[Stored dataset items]
##############################

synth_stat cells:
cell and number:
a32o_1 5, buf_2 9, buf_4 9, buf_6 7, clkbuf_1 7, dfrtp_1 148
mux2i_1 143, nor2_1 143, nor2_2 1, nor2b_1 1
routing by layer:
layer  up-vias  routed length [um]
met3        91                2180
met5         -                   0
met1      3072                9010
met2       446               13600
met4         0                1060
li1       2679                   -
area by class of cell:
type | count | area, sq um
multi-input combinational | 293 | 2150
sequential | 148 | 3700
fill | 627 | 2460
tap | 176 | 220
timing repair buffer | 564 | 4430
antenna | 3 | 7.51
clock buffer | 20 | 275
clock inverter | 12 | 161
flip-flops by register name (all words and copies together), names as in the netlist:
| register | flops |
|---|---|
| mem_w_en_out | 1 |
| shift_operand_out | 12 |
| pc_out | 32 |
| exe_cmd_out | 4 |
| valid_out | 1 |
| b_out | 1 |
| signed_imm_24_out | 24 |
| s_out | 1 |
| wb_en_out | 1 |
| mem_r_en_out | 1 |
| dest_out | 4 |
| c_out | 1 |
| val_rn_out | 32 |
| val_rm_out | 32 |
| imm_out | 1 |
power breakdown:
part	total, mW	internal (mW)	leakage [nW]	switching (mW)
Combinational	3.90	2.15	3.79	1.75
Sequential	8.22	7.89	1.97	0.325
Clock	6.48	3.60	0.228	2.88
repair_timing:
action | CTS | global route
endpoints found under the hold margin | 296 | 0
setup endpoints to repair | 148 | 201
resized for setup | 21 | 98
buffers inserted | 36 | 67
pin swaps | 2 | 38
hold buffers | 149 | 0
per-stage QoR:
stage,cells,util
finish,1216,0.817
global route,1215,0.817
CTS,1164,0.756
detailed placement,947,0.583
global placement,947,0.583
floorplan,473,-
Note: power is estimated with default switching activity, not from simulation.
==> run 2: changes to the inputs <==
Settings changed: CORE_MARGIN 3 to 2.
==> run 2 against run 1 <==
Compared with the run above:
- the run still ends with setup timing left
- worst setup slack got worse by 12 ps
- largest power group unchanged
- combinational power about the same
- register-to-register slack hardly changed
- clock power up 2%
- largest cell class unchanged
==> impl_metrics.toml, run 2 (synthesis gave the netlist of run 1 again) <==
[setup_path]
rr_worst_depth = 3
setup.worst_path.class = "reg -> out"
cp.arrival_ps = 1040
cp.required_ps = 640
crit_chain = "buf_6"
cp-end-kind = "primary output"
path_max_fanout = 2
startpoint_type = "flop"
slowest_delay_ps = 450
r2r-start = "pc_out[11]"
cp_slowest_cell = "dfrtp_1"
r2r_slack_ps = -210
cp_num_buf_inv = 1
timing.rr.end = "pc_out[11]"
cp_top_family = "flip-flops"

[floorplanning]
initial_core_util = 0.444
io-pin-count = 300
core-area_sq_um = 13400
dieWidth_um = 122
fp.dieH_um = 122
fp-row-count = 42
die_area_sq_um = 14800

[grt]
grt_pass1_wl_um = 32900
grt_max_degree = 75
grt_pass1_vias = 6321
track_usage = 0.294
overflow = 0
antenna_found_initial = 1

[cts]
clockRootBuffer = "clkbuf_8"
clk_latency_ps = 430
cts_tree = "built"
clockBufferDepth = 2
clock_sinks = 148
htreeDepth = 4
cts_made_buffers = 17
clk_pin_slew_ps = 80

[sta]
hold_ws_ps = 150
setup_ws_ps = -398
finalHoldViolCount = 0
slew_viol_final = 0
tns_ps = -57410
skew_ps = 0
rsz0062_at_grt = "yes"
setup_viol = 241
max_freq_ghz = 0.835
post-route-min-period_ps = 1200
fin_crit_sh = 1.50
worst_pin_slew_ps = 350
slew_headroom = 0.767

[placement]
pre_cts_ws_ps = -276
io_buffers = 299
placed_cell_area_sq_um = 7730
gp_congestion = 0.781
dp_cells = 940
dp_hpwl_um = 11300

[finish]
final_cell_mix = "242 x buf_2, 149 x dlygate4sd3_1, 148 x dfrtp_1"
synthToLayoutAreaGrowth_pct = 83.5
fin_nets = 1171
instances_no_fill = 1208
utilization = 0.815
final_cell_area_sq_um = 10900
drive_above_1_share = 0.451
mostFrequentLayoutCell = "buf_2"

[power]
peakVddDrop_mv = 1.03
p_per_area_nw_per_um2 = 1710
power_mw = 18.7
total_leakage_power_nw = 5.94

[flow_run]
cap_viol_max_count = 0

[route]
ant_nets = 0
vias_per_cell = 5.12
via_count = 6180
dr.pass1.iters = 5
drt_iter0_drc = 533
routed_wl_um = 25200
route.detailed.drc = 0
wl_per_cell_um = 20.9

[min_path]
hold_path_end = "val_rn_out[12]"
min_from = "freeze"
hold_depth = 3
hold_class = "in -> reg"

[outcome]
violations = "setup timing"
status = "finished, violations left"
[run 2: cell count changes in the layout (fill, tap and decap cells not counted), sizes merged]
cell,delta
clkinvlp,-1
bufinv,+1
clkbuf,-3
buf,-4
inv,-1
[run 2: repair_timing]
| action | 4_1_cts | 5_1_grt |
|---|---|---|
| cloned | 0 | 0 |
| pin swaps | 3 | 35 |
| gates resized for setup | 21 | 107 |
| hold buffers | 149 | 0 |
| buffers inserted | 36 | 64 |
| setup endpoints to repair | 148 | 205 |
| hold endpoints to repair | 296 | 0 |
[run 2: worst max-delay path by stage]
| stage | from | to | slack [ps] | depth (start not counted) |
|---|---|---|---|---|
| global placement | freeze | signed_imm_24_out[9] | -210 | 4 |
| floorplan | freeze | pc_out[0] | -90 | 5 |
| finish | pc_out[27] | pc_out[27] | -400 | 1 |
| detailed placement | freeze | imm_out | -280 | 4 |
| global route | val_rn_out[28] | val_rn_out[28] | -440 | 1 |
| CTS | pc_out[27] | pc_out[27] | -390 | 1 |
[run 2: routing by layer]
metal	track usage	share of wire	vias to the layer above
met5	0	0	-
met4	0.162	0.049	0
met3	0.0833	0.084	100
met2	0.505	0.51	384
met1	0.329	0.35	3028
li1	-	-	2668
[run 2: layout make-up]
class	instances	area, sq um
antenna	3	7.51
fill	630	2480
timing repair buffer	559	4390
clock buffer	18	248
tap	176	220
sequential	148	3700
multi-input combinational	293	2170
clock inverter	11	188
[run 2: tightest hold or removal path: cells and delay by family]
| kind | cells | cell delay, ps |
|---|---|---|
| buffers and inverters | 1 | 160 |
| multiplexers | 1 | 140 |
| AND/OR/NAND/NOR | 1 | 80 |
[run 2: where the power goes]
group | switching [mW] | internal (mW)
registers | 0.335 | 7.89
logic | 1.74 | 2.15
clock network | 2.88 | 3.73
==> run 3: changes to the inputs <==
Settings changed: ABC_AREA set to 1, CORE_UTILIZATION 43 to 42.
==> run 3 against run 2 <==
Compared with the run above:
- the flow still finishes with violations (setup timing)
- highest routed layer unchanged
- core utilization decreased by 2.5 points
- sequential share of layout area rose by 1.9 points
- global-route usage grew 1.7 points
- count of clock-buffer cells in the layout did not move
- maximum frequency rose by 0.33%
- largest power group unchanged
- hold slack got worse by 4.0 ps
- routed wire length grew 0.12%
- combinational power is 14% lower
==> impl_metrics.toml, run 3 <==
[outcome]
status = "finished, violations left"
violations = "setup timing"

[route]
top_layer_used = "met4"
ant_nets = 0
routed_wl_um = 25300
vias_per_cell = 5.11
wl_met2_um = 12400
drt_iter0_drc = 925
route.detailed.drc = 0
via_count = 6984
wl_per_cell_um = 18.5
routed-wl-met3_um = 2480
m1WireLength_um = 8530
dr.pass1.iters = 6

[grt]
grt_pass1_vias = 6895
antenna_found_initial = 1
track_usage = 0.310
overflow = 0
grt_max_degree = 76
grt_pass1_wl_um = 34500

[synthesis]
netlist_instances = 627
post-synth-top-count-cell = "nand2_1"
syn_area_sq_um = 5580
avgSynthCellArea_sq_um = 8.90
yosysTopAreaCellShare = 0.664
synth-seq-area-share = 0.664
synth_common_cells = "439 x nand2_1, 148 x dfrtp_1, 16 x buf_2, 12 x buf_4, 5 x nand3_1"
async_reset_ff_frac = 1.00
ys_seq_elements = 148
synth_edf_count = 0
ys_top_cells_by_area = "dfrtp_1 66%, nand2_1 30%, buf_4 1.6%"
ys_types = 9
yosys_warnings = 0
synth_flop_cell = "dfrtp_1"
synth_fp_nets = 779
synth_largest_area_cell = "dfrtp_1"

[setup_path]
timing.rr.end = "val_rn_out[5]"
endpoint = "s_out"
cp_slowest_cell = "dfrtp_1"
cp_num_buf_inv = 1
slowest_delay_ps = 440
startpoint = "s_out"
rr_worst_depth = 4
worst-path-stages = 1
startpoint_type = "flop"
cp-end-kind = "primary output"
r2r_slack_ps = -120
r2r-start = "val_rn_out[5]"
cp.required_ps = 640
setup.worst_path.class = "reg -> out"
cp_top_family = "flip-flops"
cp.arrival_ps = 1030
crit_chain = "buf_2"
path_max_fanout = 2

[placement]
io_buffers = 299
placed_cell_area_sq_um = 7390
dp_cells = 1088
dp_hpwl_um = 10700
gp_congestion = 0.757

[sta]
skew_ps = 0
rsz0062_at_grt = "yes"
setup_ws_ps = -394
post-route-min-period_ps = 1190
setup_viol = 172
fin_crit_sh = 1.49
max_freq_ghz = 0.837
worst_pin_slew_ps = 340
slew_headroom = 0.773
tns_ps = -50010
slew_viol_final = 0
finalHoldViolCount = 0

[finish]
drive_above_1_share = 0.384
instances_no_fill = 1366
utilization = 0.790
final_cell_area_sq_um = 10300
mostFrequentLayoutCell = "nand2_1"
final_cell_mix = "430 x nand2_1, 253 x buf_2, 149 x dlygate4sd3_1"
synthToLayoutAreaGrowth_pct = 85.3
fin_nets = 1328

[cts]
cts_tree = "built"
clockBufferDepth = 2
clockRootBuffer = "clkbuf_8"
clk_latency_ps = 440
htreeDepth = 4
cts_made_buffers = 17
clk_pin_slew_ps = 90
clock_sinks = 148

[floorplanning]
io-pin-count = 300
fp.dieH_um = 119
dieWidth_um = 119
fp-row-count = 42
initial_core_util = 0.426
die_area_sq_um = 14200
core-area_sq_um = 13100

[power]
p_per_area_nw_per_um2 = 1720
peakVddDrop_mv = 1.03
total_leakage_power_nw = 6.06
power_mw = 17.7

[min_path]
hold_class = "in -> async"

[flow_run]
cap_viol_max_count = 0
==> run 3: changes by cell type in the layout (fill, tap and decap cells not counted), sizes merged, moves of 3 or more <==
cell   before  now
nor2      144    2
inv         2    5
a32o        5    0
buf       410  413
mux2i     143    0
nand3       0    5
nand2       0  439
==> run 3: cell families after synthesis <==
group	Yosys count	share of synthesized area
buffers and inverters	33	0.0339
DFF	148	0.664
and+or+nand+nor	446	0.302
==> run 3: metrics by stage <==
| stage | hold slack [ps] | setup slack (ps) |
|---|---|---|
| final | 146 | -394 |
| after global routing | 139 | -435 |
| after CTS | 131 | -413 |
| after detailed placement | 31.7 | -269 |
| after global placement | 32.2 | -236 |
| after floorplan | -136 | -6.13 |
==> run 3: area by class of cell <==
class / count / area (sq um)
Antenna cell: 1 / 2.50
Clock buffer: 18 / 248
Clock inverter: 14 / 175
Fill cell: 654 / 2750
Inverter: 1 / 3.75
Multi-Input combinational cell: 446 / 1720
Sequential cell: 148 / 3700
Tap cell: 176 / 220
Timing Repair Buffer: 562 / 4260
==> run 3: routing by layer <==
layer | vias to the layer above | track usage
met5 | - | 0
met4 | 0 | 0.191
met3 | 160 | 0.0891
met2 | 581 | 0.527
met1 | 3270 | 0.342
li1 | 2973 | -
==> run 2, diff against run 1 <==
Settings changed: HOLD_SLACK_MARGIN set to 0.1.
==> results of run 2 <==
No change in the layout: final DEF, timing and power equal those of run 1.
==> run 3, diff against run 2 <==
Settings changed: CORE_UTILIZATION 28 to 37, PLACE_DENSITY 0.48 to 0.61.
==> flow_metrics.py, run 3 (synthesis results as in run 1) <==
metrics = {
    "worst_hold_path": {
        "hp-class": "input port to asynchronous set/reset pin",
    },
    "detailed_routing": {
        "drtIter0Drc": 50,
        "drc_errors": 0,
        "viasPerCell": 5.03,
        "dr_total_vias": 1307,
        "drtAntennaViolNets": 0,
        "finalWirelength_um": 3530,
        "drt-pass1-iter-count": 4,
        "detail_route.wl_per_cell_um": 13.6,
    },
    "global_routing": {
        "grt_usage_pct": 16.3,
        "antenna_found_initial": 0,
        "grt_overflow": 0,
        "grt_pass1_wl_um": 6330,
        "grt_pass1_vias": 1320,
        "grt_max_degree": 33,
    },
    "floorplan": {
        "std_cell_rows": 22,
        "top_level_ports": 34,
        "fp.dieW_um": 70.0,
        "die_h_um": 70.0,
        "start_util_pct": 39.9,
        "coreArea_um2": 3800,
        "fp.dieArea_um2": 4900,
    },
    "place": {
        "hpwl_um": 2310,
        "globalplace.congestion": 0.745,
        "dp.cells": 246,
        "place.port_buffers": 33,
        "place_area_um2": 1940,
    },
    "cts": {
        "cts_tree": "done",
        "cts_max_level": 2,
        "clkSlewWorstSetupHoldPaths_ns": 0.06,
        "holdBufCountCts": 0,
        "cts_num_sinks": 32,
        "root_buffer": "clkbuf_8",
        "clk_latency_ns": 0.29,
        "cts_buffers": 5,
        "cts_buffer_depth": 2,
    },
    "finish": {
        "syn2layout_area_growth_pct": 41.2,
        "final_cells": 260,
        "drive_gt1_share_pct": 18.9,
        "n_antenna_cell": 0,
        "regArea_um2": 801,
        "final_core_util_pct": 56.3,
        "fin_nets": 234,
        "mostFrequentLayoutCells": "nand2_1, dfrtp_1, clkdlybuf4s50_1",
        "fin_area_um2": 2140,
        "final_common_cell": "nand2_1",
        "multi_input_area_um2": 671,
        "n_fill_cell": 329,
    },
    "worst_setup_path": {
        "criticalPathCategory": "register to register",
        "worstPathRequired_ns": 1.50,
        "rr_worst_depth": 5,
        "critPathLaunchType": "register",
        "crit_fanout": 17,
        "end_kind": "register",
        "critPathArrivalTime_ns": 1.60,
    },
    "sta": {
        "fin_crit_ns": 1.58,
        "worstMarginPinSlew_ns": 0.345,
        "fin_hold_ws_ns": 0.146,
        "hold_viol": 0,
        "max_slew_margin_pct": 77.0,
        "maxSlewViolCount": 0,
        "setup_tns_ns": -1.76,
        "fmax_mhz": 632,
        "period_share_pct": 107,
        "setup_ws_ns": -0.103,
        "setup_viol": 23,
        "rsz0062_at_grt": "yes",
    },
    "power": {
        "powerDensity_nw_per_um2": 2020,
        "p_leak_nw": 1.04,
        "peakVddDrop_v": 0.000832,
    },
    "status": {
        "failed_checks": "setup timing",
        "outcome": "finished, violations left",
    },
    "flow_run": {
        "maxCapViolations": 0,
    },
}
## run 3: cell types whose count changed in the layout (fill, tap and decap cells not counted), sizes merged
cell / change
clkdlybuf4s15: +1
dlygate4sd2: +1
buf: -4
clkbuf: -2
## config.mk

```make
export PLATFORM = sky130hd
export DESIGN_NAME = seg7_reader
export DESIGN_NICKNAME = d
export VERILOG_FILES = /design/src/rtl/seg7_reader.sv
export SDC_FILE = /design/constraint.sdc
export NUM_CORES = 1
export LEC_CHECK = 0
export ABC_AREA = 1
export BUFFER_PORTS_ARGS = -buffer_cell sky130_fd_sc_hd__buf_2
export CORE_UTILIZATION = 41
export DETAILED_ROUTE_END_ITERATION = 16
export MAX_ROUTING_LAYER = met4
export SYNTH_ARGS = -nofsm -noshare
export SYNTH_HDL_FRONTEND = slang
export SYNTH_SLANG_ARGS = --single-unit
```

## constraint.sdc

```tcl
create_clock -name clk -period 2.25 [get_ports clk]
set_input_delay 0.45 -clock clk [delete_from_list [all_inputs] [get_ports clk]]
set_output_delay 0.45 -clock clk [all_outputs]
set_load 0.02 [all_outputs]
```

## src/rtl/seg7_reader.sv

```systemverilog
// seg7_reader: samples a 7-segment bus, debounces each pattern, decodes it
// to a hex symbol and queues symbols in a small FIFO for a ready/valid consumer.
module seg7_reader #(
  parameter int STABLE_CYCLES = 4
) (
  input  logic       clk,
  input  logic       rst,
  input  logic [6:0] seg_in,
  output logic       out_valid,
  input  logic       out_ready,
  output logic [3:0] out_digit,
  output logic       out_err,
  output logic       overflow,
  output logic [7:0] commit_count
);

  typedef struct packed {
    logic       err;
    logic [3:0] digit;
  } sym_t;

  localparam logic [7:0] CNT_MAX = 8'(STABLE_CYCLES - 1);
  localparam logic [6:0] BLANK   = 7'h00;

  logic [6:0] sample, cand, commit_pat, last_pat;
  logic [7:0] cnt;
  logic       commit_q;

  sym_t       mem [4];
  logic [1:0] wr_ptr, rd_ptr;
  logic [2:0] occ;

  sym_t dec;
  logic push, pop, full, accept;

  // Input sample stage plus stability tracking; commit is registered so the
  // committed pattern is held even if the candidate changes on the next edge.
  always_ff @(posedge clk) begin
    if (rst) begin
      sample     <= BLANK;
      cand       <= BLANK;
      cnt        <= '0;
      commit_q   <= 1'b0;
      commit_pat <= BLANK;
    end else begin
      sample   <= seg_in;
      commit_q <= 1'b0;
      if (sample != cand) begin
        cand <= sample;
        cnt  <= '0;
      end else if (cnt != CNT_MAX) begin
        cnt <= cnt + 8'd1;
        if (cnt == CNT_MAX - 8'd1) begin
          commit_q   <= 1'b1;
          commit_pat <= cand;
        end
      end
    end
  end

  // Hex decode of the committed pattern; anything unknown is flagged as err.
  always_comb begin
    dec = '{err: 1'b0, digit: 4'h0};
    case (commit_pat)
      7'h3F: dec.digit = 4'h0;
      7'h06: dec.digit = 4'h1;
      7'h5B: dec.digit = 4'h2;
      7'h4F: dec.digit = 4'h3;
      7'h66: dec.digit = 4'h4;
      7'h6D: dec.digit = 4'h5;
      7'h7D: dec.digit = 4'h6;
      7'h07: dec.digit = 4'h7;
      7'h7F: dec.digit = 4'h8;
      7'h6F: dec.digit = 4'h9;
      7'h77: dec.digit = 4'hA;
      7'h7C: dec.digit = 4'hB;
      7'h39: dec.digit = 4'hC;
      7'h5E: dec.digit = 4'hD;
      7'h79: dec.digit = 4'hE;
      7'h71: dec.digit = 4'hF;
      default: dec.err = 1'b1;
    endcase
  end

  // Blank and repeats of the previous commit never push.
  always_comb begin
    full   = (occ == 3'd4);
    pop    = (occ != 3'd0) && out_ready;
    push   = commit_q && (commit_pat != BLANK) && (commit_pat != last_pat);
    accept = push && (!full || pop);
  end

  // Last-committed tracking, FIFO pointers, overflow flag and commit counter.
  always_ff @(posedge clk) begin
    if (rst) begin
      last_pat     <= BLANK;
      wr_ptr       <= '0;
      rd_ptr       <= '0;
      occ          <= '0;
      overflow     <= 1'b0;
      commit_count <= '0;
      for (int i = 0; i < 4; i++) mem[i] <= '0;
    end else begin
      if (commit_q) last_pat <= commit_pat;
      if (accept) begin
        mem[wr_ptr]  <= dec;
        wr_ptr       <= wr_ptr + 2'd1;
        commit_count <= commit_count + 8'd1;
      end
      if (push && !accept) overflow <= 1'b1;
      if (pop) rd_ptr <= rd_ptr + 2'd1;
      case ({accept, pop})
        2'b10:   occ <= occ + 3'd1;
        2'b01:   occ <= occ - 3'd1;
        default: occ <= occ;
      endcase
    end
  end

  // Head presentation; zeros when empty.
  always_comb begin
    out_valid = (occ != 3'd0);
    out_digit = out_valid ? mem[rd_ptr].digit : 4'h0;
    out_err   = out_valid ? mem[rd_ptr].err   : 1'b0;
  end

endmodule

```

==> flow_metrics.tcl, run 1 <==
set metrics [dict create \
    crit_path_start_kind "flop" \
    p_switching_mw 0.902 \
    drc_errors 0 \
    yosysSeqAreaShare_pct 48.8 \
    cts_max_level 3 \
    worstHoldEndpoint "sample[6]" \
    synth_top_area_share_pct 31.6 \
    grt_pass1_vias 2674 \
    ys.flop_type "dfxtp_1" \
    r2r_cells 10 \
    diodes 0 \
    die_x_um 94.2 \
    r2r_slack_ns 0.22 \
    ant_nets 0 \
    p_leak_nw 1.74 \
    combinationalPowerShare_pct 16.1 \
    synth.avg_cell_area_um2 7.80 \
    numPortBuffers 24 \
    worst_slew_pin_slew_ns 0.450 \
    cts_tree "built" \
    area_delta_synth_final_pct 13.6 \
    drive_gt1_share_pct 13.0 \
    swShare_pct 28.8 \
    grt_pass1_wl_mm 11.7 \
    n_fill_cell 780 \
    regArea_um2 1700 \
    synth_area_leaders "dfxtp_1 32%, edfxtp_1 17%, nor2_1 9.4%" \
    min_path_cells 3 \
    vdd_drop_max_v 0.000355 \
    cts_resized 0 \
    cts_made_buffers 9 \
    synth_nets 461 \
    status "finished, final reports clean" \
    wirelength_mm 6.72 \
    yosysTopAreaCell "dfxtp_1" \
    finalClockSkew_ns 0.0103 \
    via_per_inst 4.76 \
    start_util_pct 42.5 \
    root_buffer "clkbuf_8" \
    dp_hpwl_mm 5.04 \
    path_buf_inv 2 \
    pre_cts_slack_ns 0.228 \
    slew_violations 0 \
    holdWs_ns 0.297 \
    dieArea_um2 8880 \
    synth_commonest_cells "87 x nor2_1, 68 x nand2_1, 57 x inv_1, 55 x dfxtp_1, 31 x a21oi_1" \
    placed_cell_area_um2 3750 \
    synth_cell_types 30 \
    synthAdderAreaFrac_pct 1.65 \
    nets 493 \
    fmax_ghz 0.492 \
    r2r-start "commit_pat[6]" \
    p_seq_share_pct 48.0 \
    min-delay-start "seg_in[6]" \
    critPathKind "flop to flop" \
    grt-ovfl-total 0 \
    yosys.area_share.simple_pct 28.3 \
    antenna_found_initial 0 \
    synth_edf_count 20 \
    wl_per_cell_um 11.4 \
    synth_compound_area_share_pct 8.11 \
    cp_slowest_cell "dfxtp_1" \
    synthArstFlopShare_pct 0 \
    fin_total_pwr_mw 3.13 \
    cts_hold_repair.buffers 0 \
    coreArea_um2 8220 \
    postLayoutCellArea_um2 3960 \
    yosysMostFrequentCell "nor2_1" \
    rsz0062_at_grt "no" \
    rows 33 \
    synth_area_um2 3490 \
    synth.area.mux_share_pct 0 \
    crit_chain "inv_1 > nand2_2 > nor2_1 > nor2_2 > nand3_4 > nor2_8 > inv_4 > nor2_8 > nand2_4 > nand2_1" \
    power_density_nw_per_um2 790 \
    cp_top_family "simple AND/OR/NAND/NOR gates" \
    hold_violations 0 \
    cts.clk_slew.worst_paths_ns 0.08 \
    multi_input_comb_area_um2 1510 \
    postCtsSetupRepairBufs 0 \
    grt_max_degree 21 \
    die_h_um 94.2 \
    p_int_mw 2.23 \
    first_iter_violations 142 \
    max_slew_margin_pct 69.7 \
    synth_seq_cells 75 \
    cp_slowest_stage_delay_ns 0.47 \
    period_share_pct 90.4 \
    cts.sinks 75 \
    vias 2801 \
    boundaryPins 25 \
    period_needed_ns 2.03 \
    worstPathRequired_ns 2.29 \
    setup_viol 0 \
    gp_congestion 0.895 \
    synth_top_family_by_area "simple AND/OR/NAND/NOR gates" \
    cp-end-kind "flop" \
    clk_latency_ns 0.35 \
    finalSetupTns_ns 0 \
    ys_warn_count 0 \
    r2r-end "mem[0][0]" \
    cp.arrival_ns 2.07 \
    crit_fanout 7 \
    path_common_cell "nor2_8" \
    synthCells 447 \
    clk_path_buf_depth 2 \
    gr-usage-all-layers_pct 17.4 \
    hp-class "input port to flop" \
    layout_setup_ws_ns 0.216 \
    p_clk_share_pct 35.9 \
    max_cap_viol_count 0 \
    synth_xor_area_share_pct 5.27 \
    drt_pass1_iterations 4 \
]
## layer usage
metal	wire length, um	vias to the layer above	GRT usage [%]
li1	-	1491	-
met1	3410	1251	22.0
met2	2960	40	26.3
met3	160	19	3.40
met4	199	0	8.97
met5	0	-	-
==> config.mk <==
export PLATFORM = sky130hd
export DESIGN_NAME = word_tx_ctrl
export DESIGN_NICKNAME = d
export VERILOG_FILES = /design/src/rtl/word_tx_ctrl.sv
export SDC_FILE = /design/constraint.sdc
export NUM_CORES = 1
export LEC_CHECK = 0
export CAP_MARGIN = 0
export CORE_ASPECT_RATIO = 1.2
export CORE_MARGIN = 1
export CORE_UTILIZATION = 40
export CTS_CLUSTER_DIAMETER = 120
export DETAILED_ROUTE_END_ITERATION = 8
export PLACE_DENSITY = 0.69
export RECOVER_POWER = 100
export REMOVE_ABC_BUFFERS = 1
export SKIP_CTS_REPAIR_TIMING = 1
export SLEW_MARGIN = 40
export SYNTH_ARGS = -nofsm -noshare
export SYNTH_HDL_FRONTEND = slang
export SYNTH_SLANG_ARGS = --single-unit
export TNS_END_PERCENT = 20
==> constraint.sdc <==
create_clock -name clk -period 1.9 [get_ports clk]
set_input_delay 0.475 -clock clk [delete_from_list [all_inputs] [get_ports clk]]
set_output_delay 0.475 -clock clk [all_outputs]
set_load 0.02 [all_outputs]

##############################

DIRECTIONS FOR THIS TASK → In the entries above, which lines hold the string "toml"? Report all of them.

RESPONSE TO THIS EXERCISE →
==> impl_metrics.toml, run 2 (synthesis gave the netlist of run 1 again) <==
==> impl_metrics.toml, run 3 <==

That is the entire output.